Extracted records ->
>>>>>
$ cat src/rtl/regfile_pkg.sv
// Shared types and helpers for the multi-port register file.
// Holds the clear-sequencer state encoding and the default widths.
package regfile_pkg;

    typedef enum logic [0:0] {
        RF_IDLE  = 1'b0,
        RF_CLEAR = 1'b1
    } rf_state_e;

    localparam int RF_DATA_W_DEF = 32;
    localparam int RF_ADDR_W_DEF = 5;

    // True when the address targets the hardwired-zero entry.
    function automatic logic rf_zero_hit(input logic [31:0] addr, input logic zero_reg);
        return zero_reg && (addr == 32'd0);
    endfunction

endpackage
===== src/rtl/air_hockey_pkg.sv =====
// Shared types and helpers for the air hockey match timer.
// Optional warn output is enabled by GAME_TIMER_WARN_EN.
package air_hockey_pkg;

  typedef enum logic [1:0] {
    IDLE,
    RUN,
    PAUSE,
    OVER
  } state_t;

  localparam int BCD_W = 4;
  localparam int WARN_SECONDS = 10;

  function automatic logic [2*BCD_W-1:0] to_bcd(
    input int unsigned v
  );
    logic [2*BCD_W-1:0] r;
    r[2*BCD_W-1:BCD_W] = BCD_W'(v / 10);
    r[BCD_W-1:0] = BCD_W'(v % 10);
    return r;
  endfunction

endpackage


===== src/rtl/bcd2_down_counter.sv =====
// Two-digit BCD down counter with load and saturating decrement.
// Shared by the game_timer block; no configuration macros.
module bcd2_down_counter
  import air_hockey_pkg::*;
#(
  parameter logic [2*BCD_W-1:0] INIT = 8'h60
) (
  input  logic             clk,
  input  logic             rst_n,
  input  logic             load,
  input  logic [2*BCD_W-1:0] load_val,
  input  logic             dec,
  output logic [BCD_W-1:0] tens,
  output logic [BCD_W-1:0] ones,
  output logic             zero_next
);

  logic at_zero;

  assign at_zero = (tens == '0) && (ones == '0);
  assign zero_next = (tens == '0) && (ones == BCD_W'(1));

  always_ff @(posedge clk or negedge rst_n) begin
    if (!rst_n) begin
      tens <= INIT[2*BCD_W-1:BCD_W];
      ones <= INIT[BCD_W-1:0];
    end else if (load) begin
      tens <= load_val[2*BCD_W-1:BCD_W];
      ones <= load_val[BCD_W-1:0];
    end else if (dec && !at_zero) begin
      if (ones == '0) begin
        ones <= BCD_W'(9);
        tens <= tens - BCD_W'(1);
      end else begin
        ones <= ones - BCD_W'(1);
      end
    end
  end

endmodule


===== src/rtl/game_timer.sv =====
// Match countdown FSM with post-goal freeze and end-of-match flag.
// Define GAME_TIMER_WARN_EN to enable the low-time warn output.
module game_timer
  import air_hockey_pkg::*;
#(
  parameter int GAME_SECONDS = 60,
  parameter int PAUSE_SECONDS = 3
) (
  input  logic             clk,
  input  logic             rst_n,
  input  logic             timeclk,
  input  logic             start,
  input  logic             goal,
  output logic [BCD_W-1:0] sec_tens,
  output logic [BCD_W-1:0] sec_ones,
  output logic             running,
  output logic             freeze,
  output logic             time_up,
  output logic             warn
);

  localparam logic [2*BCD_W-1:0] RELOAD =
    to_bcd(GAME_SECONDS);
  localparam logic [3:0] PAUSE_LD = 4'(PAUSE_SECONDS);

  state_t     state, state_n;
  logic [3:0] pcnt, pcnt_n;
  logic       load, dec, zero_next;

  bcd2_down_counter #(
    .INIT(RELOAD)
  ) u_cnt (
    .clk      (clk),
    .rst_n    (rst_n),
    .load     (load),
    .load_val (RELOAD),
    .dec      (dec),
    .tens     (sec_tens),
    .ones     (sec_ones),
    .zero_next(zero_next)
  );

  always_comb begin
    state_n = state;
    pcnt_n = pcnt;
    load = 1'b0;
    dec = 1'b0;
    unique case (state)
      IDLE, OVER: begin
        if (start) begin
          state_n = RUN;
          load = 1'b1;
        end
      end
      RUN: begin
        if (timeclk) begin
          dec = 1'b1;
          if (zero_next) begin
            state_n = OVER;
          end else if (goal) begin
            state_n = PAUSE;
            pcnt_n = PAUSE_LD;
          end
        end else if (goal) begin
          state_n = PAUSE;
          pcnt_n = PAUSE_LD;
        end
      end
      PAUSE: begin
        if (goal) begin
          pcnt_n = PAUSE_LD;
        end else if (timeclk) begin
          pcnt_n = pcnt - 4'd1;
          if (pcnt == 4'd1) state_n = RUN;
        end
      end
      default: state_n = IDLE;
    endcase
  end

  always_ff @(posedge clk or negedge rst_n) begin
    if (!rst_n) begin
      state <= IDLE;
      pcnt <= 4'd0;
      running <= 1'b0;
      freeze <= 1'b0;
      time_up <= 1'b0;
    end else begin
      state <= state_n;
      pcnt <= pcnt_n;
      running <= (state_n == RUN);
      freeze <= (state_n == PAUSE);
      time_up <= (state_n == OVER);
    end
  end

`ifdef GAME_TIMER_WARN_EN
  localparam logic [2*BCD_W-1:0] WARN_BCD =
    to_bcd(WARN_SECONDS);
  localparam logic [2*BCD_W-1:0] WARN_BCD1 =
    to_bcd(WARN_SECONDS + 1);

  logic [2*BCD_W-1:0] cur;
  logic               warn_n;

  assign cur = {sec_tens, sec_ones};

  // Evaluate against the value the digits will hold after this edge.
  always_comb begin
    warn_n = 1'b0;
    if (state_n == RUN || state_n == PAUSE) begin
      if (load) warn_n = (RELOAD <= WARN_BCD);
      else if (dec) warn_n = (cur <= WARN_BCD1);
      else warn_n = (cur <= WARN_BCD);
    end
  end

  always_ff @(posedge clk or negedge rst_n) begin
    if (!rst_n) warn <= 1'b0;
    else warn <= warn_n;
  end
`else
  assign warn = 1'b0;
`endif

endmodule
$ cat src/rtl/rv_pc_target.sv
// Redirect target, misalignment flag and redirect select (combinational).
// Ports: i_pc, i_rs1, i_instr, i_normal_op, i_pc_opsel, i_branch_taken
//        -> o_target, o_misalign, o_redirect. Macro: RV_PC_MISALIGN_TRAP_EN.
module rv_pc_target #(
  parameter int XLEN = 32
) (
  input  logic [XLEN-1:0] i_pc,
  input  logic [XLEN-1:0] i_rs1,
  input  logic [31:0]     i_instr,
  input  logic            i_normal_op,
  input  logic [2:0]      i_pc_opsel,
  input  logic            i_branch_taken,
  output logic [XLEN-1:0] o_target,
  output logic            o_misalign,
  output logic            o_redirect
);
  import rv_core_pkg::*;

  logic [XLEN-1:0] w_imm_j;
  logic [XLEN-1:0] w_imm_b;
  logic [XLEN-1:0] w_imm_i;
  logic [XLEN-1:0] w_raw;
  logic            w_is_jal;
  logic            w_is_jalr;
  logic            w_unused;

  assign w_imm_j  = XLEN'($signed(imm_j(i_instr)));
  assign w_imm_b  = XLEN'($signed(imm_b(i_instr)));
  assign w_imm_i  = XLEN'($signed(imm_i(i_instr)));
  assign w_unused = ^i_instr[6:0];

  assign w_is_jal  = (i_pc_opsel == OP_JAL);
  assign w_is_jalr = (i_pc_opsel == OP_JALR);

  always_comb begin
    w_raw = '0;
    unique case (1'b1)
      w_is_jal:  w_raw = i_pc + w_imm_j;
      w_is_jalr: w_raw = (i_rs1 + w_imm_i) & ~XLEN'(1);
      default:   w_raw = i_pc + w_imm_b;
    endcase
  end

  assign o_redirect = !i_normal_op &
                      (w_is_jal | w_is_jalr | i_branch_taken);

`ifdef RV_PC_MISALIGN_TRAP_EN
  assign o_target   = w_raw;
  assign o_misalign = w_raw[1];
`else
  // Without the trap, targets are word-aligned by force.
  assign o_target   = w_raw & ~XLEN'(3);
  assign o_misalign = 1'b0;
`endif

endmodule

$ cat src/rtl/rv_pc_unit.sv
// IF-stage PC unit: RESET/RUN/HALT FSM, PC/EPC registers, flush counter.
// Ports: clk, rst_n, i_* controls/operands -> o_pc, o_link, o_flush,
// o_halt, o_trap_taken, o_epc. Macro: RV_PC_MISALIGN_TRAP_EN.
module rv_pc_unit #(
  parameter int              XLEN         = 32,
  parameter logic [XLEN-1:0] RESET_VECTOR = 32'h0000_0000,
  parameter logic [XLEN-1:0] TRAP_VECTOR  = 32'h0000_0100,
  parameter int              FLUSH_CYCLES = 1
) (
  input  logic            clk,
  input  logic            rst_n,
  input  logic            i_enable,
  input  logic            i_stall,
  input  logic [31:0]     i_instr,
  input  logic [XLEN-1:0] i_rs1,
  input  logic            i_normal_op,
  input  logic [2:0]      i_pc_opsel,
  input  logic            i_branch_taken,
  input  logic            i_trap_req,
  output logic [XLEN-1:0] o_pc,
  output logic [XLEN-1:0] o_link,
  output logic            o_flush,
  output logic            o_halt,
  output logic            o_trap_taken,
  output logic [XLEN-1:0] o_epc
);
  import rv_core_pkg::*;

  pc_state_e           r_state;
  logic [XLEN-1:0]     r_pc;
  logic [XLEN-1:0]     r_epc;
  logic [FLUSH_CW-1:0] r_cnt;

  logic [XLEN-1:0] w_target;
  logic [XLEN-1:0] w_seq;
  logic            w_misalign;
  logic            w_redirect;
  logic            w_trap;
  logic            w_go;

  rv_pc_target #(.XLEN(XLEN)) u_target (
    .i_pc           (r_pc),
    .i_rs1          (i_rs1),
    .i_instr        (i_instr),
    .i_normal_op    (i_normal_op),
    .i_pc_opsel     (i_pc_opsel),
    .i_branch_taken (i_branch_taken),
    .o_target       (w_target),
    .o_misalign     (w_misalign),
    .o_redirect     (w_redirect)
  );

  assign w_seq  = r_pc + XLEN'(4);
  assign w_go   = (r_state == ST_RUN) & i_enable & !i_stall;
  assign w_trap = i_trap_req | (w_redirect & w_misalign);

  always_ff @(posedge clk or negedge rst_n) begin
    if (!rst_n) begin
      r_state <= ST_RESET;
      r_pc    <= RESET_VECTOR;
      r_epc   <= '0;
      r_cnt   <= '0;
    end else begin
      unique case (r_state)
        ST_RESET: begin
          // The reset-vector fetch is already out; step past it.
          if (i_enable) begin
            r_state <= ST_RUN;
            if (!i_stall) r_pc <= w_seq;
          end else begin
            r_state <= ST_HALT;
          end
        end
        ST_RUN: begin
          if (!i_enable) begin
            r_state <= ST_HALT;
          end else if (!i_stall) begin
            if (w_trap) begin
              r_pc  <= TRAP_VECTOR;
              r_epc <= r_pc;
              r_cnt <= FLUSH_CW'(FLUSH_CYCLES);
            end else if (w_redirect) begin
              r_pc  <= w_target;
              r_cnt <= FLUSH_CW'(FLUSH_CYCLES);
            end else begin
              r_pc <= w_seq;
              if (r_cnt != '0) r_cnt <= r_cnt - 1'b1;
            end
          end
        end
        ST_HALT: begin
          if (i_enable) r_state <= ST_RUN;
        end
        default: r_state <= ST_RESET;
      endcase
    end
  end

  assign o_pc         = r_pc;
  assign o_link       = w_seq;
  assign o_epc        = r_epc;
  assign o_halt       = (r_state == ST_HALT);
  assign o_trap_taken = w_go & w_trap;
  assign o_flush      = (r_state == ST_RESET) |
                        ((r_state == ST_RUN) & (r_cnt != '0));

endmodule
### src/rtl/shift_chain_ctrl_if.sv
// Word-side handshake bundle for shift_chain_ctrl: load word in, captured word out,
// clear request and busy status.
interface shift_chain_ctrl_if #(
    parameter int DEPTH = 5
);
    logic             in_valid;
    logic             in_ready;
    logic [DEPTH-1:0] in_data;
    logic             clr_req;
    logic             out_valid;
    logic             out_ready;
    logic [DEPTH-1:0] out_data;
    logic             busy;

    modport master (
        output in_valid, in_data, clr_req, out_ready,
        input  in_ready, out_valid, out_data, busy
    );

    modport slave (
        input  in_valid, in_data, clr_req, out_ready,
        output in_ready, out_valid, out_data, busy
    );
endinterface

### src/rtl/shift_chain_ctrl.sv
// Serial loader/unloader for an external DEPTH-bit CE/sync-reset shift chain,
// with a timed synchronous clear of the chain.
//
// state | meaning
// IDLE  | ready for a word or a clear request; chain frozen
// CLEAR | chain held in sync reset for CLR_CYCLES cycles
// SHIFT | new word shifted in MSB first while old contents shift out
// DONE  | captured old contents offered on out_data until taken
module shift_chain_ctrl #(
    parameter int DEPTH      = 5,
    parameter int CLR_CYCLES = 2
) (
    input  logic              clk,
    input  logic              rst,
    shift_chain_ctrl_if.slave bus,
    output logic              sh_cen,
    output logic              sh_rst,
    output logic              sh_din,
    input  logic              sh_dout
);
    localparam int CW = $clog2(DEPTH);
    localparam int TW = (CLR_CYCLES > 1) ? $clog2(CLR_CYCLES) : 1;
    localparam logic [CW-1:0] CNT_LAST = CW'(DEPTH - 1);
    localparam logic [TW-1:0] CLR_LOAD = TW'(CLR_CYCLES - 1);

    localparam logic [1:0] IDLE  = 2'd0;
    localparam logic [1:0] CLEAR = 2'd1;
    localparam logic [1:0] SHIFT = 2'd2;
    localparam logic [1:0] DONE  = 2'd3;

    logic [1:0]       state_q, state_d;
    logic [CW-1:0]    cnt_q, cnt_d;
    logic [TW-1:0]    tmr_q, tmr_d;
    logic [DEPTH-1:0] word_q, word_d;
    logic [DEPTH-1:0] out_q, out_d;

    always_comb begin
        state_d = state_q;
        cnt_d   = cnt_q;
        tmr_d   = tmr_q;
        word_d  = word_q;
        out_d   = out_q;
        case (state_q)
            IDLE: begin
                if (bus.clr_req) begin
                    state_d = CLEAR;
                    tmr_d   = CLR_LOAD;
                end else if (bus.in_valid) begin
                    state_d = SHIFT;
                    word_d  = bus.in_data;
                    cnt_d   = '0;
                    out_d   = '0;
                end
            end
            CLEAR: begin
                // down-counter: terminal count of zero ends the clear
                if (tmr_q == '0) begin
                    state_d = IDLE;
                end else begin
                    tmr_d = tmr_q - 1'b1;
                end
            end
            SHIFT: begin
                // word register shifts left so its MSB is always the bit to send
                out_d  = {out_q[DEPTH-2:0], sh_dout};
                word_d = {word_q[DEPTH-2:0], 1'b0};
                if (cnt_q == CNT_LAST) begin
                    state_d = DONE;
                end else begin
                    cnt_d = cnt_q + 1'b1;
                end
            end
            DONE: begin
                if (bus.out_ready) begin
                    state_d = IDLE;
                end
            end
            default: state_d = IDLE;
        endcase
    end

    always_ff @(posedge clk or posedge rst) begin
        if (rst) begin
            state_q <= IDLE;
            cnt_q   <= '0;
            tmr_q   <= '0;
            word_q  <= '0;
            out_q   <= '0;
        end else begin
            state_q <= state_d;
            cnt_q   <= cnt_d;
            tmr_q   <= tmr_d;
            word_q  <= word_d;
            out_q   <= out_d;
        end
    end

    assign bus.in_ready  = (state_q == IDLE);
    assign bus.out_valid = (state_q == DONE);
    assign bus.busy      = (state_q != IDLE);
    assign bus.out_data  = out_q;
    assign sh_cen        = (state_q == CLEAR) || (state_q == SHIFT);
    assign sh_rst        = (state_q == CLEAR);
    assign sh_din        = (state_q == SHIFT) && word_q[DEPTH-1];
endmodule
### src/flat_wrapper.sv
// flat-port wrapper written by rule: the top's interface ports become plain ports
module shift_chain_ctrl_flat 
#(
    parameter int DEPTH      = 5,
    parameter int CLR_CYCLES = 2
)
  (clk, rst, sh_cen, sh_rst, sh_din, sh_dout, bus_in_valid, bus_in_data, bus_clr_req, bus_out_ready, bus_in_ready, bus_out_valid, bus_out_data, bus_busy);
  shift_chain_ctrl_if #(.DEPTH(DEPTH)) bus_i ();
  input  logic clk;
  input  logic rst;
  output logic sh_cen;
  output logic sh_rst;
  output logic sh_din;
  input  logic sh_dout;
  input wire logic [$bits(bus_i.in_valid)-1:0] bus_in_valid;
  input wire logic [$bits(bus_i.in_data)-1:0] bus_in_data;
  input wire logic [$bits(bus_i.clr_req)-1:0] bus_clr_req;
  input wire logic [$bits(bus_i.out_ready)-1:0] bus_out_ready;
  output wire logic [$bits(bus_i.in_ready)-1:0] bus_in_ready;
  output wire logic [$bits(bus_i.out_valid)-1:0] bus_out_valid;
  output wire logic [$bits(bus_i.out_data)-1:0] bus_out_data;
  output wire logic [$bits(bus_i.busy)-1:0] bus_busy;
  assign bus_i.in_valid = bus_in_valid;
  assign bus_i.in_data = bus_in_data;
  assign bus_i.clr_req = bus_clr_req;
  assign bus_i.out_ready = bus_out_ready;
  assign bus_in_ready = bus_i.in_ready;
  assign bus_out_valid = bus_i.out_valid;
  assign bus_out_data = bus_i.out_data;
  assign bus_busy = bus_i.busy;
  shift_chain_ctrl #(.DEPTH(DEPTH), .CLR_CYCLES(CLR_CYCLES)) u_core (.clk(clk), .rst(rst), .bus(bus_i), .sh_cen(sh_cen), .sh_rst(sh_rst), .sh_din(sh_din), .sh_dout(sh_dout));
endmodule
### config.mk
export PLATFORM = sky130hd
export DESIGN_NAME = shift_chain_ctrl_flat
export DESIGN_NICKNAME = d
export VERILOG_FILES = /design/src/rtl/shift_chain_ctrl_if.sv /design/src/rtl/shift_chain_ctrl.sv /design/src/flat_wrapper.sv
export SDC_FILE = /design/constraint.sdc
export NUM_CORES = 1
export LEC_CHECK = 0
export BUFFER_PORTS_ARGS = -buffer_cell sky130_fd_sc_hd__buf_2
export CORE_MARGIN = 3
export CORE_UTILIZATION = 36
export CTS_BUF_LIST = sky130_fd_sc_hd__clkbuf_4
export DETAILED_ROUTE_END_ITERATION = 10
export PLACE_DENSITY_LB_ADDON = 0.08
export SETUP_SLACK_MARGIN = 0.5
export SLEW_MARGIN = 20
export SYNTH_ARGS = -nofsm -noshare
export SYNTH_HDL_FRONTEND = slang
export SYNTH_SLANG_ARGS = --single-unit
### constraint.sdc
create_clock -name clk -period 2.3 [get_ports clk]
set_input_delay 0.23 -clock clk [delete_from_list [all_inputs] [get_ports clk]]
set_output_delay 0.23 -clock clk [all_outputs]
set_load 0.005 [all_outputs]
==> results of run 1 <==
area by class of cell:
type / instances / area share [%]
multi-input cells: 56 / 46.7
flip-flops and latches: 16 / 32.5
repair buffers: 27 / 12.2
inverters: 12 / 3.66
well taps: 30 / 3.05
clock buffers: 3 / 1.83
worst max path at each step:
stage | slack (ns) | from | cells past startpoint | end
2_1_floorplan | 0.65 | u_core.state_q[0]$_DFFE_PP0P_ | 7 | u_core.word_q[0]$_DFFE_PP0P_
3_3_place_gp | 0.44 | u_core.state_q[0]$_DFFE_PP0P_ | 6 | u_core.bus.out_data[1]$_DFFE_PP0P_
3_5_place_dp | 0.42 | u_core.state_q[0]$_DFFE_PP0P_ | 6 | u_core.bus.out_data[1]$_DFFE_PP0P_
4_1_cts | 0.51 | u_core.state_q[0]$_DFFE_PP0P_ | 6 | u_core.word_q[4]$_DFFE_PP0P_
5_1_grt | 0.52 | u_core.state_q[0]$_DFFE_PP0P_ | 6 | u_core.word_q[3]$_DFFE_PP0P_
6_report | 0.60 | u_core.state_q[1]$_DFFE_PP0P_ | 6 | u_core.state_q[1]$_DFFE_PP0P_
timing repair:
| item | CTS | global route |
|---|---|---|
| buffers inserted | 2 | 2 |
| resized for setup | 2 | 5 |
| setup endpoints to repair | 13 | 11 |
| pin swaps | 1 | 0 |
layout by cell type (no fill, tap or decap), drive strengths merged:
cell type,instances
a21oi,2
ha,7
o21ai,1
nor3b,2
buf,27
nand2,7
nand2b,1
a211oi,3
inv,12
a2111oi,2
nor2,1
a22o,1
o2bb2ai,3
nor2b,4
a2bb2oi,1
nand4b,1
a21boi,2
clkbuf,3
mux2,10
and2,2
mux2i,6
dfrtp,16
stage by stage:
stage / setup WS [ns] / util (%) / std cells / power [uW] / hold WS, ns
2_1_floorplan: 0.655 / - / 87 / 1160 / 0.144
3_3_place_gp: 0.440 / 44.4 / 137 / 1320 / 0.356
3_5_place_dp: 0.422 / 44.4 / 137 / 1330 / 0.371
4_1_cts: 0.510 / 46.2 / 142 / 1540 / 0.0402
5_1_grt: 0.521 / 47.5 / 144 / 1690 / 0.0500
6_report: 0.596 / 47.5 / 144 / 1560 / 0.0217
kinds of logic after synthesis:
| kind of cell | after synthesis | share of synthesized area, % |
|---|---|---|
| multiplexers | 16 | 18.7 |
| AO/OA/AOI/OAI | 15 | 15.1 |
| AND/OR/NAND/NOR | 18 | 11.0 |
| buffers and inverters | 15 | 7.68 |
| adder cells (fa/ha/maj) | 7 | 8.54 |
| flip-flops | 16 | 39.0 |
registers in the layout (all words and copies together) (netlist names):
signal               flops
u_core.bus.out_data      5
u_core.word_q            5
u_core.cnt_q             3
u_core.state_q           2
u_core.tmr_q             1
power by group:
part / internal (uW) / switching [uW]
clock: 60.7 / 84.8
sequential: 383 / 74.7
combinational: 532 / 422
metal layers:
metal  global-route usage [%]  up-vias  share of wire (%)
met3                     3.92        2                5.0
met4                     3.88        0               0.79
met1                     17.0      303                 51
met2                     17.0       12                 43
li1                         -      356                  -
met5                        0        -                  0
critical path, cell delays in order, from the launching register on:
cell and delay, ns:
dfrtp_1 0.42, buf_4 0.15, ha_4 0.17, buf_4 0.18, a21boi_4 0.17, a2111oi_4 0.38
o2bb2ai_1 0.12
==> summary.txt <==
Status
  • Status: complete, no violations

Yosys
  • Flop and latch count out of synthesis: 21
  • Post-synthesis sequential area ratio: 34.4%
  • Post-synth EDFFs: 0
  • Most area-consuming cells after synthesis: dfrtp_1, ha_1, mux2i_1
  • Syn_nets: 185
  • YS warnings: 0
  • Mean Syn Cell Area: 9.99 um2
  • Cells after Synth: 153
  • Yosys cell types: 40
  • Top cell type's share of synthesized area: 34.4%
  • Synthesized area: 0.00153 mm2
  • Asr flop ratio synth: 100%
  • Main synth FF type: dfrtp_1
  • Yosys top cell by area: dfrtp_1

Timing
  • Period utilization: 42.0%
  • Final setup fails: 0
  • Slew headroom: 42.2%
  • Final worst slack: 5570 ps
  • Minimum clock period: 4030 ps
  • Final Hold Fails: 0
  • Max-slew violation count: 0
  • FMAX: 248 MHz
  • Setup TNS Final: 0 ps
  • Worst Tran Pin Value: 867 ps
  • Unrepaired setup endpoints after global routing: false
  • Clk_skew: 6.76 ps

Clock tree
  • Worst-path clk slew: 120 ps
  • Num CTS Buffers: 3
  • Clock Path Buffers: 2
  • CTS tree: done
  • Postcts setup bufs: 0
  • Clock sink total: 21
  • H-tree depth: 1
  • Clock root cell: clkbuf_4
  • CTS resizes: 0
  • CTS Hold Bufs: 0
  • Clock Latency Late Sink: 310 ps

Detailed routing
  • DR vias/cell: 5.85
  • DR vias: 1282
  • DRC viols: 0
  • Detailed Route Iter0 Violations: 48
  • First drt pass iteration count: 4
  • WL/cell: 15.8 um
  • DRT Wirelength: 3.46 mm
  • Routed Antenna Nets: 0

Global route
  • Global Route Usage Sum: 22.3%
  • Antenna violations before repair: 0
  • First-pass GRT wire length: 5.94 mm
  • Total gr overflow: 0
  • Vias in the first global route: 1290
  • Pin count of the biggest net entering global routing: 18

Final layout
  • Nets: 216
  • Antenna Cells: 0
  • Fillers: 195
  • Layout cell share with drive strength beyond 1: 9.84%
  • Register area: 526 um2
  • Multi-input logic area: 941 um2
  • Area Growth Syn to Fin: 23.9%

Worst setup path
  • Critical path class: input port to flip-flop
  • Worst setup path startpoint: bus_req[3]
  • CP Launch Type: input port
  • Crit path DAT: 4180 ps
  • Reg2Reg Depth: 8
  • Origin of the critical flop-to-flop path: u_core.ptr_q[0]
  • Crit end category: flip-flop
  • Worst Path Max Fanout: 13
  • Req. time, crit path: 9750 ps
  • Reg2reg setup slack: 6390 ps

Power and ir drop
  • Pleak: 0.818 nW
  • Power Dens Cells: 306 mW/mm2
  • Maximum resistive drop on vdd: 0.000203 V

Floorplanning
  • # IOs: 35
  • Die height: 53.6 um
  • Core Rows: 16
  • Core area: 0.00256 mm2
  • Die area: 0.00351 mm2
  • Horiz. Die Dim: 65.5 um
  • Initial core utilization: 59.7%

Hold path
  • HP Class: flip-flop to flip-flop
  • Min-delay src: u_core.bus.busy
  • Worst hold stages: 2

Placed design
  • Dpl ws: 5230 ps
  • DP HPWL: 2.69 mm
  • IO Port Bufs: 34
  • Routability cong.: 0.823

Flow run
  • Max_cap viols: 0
<<<<<
WORK INSTRUCTION ->
The lines above that hold the word "drop" are the ones to copy.

ANSWER SECTION ->
Power and ir drop
  • Maximum resistive drop on vdd: 0.000203 V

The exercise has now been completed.